They do horrible things, it's true --- but many, many of those horrible things are pretty well normalized in the environment in which they are performed. The violence that they perpetrated or ordered, however horrific, is widely seen as the cost of doing business. And the characters upon whom that violence is performed often acknowledge that, tacitly or otherwise. I can't think of an example from the first three seasons or I'd cite it, but it does happen that characters from the Barksdale drug army find themselves looking down the barrel of a gun and nod sagely... because the business comes with known risks and that's one of 'em.

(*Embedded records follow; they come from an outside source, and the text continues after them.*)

**config.mk**
```make
export PLATFORM = sky130hd
export DESIGN_NAME = orb_packer_nch
export DESIGN_NICKNAME = d
export VERILOG_FILES = /design/src/rtl/orb_packer_nch.sv
export SDC_FILE = /design/constraint.sdc
export NUM_CORES = 1
export LEC_CHECK = 0
export CORE_UTILIZATION = 44
export CTS_CLUSTER_DIAMETER = 40
export CTS_CLUSTER_SIZE = 20
export DETAILED_ROUTE_END_ITERATION = 16
export GPL_ROUTABILITY_DRIVEN = 1
export PLACE_DENSITY = 0.83
export SLEW_MARGIN = 20
export SYNTH_ARGS = -nofsm -noshare
export SYNTH_HDL_FRONTEND = slang
export SYNTH_SLANG_ARGS = --single-unit
```
**constraint.sdc**
```tcl
create_clock -name clk -period 7 [get_ports clk]
set_input_delay 0.7 -clock clk [delete_from_list [all_inputs] [get_ports clk]]
set_output_delay 0.7 -clock clk [all_outputs]
set_load 0.01 [all_outputs]
```
$ cat src/rtl/uart_echo_fifo.sv
// UART echo FIFO: RX bytes queue here and drain one per transmitter handshake; idle path RX k -> TX start k+2.
// Writes at full without a same-cycle pop are dropped (sticky o_overflow; o_ovf_cnt with UART_FIFO_OVF_CNT_EN).
module uart_echo_fifo
   import uart_pkg::*;
#(
   parameter int DEPTH = UART_DEPTH,
   parameter int WIDTH = UART_WIDTH
) (
   input  logic                   i_clk,
   input  logic                   i_rst_n,
   input  logic                   i_wr_valid,
   input  logic [WIDTH-1:0]       i_wr_data,
   input  logic                   i_tx_busy,
   output logic                   o_tx_start,
   output logic [WIDTH-1:0]       o_tx_data,
   output logic [$clog2(DEPTH):0] o_count,
   output logic                   o_empty,
   output logic                   o_full,
`ifdef UART_FIFO_OVF_CNT_EN
   output logic [OVF_CNT_W-1:0]   o_ovf_cnt,
`endif
   output logic                   o_overflow
);

   localparam int AW = $clog2(DEPTH);
   localparam int CW = AW + 1;
   localparam logic [CW-1:0] FULL_CNT = CW'(DEPTH);

   logic [AW-1:0] wr_ptr_q, wr_ptr_d;
   logic [AW-1:0] rd_ptr_q, rd_ptr_d;
   logic [CW-1:0] count_q, count_d;
   logic          ovf_q, ovf_d;
   drain_state_t  state_q;
   logic          tx_start_q;
   logic          empty, full, pop, push, drop;

   assign empty = (count_q == '0);
   assign full  = (count_q == FULL_CNT);
   // Pops happen only from IDLE, which keeps a single byte in flight.
   assign pop   = (state_q == IDLE) && !empty && !i_tx_busy;
   assign push  = i_wr_valid && (!full || pop);
   assign drop  = i_wr_valid && full && !pop;

   always_comb begin
      wr_ptr_d = wr_ptr_q;
      rd_ptr_d = rd_ptr_q;
      count_d  = count_q;
      ovf_d    = ovf_q | drop;
      if (push) begin
         wr_ptr_d = wr_ptr_q + AW'(1);
      end
      if (pop) begin
         rd_ptr_d = rd_ptr_q + AW'(1);
      end
      case ({push, pop})
         2'b10:   count_d = count_q + CW'(1);
         2'b01:   count_d = count_q - CW'(1);
         default: count_d = count_q;
      endcase
   end

   always_ff @(posedge i_clk or negedge i_rst_n) begin
      if (!i_rst_n) begin
         wr_ptr_q <= '0;
         rd_ptr_q <= '0;
         count_q  <= '0;
         ovf_q    <= 1'b0;
      end else begin
         wr_ptr_q <= wr_ptr_d;
         rd_ptr_q <= rd_ptr_d;
         count_q  <= count_d;
         ovf_q    <= ovf_d;
      end
   end

   always_ff @(posedge i_clk or negedge i_rst_n) begin
      if (!i_rst_n) begin
         state_q    <= IDLE;
         tx_start_q <= 1'b0;
      end else begin
         tx_start_q <= 1'b0;
         case (state_q)
            IDLE: begin
               if (pop) begin
                  state_q    <= START;
                  tx_start_q <= 1'b1;
               end
            end
            START: begin
               state_q <= WAIT_BUSY;
            end
            WAIT_BUSY: begin
               if (i_tx_busy) begin
                  state_q <= WAIT_DONE;
               end
            end
            WAIT_DONE: begin
               if (!i_tx_busy) begin
                  state_q <= IDLE;
               end
            end
            default: begin
               state_q <= IDLE;
            end
         endcase
      end
   end

   uart_fifo_mem #(
      .DEPTH (DEPTH),
      .WIDTH (WIDTH)
   ) u_mem (
      .i_clk     (i_clk),
      .i_rst_n   (i_rst_n),
      .i_wr_en   (push),
      .i_wr_addr (wr_ptr_q),
      .i_wr_data (i_wr_data),
      .i_rd_en   (pop),
      .i_rd_addr (rd_ptr_q),
      .o_rd_data (o_tx_data)
   );

`ifdef UART_FIFO_OVF_CNT_EN
   logic [OVF_CNT_W-1:0] ovf_cnt_q, ovf_cnt_d;

   always_comb begin
      ovf_cnt_d = ovf_cnt_q;
      if (drop) begin
         ovf_cnt_d = sat_inc(ovf_cnt_q);
      end
   end

   always_ff @(posedge i_clk or negedge i_rst_n) begin
      if (!i_rst_n) begin
         ovf_cnt_q <= '0;
      end else begin
         ovf_cnt_q <= ovf_cnt_d;
      end
   end

   assign o_ovf_cnt = ovf_cnt_q;
`endif

   assign o_tx_start = tx_start_q;
   assign o_count    = count_q;
   assign o_empty    = empty;
   assign o_full     = full;
   assign o_overflow = ovf_q;

   a_count_bound: assert property (@(posedge i_clk) disable iff (!i_rst_n) count_q <= FULL_CNT);
   a_start_state: assert property (@(posedge i_clk) disable iff (!i_rst_n) tx_start_q == (state_q == START));

endmodule
$ cat config.mk
export PLATFORM = sky130hd
export DESIGN_NAME = uart_echo_fifo
export DESIGN_NICKNAME = d
export VERILOG_FILES = /design/src/rtl/uart_pkg.sv /design/src/rtl/uart_fifo_mem.sv /design/src/rtl/uart_echo_fifo.sv
export SDC_FILE = /design/constraint.sdc
export NUM_CORES = 1
export LEC_CHECK = 0
export CORE_MARGIN = 10
export CORE_UTILIZATION = 55
export CTS_BUF_LIST = sky130_fd_sc_hd__clkbuf_4 sky130_fd_sc_hd__clkbuf_8 sky130_fd_sc_hd__clkbuf_16
export CTS_CLUSTER_DIAMETER = 100
export DETAILED_ROUTE_END_ITERATION = 8
export HOLD_SLACK_MARGIN = 0.1
export PLACE_DENSITY = 0.76
export SLEW_MARGIN = 10
export SYNTH_ARGS = -nofsm -noshare
export SYNTH_HDL_FRONTEND = slang
export SYNTH_SLANG_ARGS = --single-unit
export TNS_END_PERCENT = 10
$ cat constraint.sdc
create_clock -name i_clk -period 3.75 [get_ports i_clk]
set_input_delay 0.75 -clock i_clk [delete_from_list [all_inputs] [get_ports i_clk]]
set_output_delay 0.75 -clock i_clk [all_outputs]
set_load 0.02 [all_outputs]
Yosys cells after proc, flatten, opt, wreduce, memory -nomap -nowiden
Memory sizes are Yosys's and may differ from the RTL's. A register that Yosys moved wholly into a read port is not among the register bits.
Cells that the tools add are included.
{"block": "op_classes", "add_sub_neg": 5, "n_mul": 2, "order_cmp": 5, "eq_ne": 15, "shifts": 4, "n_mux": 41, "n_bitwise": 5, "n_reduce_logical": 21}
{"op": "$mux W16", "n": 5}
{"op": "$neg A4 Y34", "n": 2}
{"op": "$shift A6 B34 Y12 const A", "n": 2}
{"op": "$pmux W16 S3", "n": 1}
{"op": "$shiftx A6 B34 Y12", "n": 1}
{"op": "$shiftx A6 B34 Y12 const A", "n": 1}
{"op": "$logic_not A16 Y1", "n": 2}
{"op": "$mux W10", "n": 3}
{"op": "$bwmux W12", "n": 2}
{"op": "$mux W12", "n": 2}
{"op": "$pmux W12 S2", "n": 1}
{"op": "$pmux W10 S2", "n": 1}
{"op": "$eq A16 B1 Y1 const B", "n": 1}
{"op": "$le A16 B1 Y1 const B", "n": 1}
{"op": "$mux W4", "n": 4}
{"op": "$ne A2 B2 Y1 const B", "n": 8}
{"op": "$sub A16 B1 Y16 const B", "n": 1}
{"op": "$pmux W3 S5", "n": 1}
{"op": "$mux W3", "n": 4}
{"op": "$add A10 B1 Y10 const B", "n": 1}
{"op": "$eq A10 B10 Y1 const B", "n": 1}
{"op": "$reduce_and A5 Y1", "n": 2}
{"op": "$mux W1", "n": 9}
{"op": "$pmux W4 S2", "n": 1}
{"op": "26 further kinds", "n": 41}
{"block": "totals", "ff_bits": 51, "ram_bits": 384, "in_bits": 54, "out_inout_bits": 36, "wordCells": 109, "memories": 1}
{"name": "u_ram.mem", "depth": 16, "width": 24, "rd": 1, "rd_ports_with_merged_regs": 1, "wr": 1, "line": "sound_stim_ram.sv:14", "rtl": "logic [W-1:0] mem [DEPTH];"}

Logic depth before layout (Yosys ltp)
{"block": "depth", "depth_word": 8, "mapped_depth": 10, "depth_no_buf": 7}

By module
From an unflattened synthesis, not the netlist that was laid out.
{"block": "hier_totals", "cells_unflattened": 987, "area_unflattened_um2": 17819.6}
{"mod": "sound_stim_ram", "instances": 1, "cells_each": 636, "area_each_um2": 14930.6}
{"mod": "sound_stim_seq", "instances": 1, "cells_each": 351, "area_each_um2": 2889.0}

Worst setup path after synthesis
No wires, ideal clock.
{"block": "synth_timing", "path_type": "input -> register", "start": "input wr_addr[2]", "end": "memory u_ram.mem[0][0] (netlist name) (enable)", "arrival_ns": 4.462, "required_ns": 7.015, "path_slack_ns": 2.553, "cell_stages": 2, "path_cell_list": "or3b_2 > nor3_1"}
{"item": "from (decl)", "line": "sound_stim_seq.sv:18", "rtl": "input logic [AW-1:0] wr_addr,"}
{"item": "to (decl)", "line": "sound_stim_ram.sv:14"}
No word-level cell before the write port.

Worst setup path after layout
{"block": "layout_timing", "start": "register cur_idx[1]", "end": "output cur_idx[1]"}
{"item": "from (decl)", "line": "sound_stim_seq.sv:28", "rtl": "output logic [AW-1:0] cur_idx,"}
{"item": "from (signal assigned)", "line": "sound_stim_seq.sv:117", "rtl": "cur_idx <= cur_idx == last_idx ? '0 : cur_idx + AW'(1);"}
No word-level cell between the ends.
--- src/rtl/dla_particle_walk.sv ---
// dla_particle_walk: random-walk one DLA particle from a random spawn point until it sticks, then write it to VRAM
// Ports: start launches a particle; step_limit caps the walk length (0 = unlimited);
// check_* is the handshake with an external neighbour/boundary checker; vram_avn_* is an Avalon write master.
`ifndef H_DISPLAY
`define H_DISPLAY 640
`endif
`ifndef V_DISPLAY
`define V_DISPLAY 480
`endif
`ifndef H_SIZE
`define H_SIZE 10
`endif
`ifndef V_SIZE
`define V_SIZE 9
`endif
module dla_particle_walk #(
  parameter int          AVN_AW    = 19,
  parameter int          AVN_DW    = 16,
  parameter logic [31:0] LFSR_SEED = 32'hACE1_2468
) (
  input  logic                clk,
  input  logic                rst,
  input  logic                start,
  input  logic [15:0]         step_limit,
  output logic                busy,
  output logic                particle_done,
  output logic [15:0]         particle_cnt,
  output logic [`H_SIZE-1:0]  check_x,
  output logic [`V_SIZE-1:0]  check_y,
  output logic                check_start,
  input  logic                check_done,
  input  logic                hit_boundary,
  input  logic                hit_neighbor,
  output logic [AVN_AW-1:0]   vram_avn_address,
  output logic                vram_avn_write,
  output logic [AVN_DW-1:0]   vram_avn_writedata,
  input  logic                vram_avn_waitrequest
);
  typedef enum logic [6:0] {
    IDLE  = 7'b0000001,
    SPAWN = 7'b0000010,
    CHECK = 7'b0000100,
    WAIT  = 7'b0001000,
    STEP  = 7'b0010000,
    WRITE = 7'b0100000,
    DONE  = 7'b1000000
  } state_t;
  localparam logic [`H_SIZE-1:0] X_MAX = `H_SIZE'(`H_DISPLAY - 2);
  localparam logic [`V_SIZE-1:0] Y_MAX = `V_SIZE'(`V_DISPLAY - 2);
  localparam logic [AVN_AW-1:0]  H_DISP = AVN_AW'(`H_DISPLAY);
  state_t              state_q, state_d;
  logic [31:0]         lfsr_q, lfsr_d;
  logic [`H_SIZE-1:0]  x_q, x_d, cand_x;
  logic [`V_SIZE-1:0]  y_q, y_d, cand_y;
  logic [15:0]         step_q, step_d, cnt_q, cnt_d;
  logic                cand_ok, limit_hit;
  assign cand_x    = lfsr_q[`H_SIZE-1:0];
  assign cand_y    = lfsr_q[31:32-`V_SIZE];
  assign cand_ok   = cand_x != '0 && cand_x <= X_MAX && cand_y != '0 && cand_y <= Y_MAX;
  assign limit_hit = step_limit != '0 && step_q == step_limit;
  always_comb begin
    state_d = state_q;
    x_d     = x_q;
    y_d     = y_q;
    step_d  = step_q;
    cnt_d   = cnt_q;
    // Galois right-shift form of x^32+x^22+x^2+x+1
    lfsr_d  = {1'b0, lfsr_q[31:1]} ^ (lfsr_q[0] ? 32'h8020_0003 : 32'h0);
    unique case (state_q)
      IDLE:  state_d = start ? SPAWN : IDLE;
      SPAWN: if (cand_ok) begin
        x_d     = cand_x;
        y_d     = cand_y;
        step_d  = '0;
        state_d = CHECK;
      end
      CHECK: state_d = WAIT;
      WAIT:  if (check_done)
        state_d = hit_boundary ? SPAWN : hit_neighbor ? WRITE : limit_hit ? SPAWN : STEP;
      STEP: begin
        // no clamping: stepping off the field is reported by the checker as a boundary hit
        x_d     = lfsr_q[1:0] == 2'd0 ? x_q + 1'b1 : lfsr_q[1:0] == 2'd1 ? x_q - 1'b1 : x_q;
        y_d     = lfsr_q[1:0] == 2'd2 ? y_q + 1'b1 : lfsr_q[1:0] == 2'd3 ? y_q - 1'b1 : y_q;
        step_d  = &step_q ? step_q : step_q + 16'd1;
        state_d = CHECK;
      end
      WRITE: state_d = vram_avn_waitrequest ? WRITE : DONE;
      DONE: begin
        cnt_d   = cnt_q + 16'd1;
        state_d = IDLE;
      end
      default: state_d = IDLE;
    endcase
  end
  always_ff @(posedge clk or negedge rst) begin
    if (!rst) begin
      state_q <= IDLE;
      lfsr_q  <= LFSR_SEED;
      x_q     <= '0;
      y_q     <= '0;
      step_q  <= '0;
      cnt_q   <= '0;
    end else begin
      state_q <= state_d;
      lfsr_q  <= lfsr_d;
      x_q     <= x_d;
      y_q     <= y_d;
      step_q  <= step_d;
      cnt_q   <= cnt_d;
    end
  end
  assign busy               = state_q != IDLE;
  assign check_start        = state_q == CHECK;
  assign vram_avn_write     = state_q == WRITE;
  assign particle_done      = state_q == DONE;
  assign particle_cnt       = cnt_q;
  assign check_x            = x_q;
  assign check_y            = y_q;
  assign vram_avn_address   = AVN_AW'(x_q) + AVN_AW'(y_q) * H_DISP;
  assign vram_avn_writedata = {AVN_DW{vram_avn_write}};
endmodule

So I'm not sure that remorse is the key question here, any more than we'd ask if Macbeth felt remorse for his tactics on the battlefield. (That said, I really did think Stringer Bell's long-arc story might bring him fully into legitimacy, to a point where his history would cause him at least embarrassment and possibly remorse. His death really jolted me.)

I took a much dimmer view of the cops on the take, the politicians who took bribes or laundered money, the supposed Good Guys who undermined the system at every turn, because they're operating falsely under the auspices of authority and order. Bell and Barksdale make no such pretense: with some exceptions, they're playing by the extremely tough rules of their professional community.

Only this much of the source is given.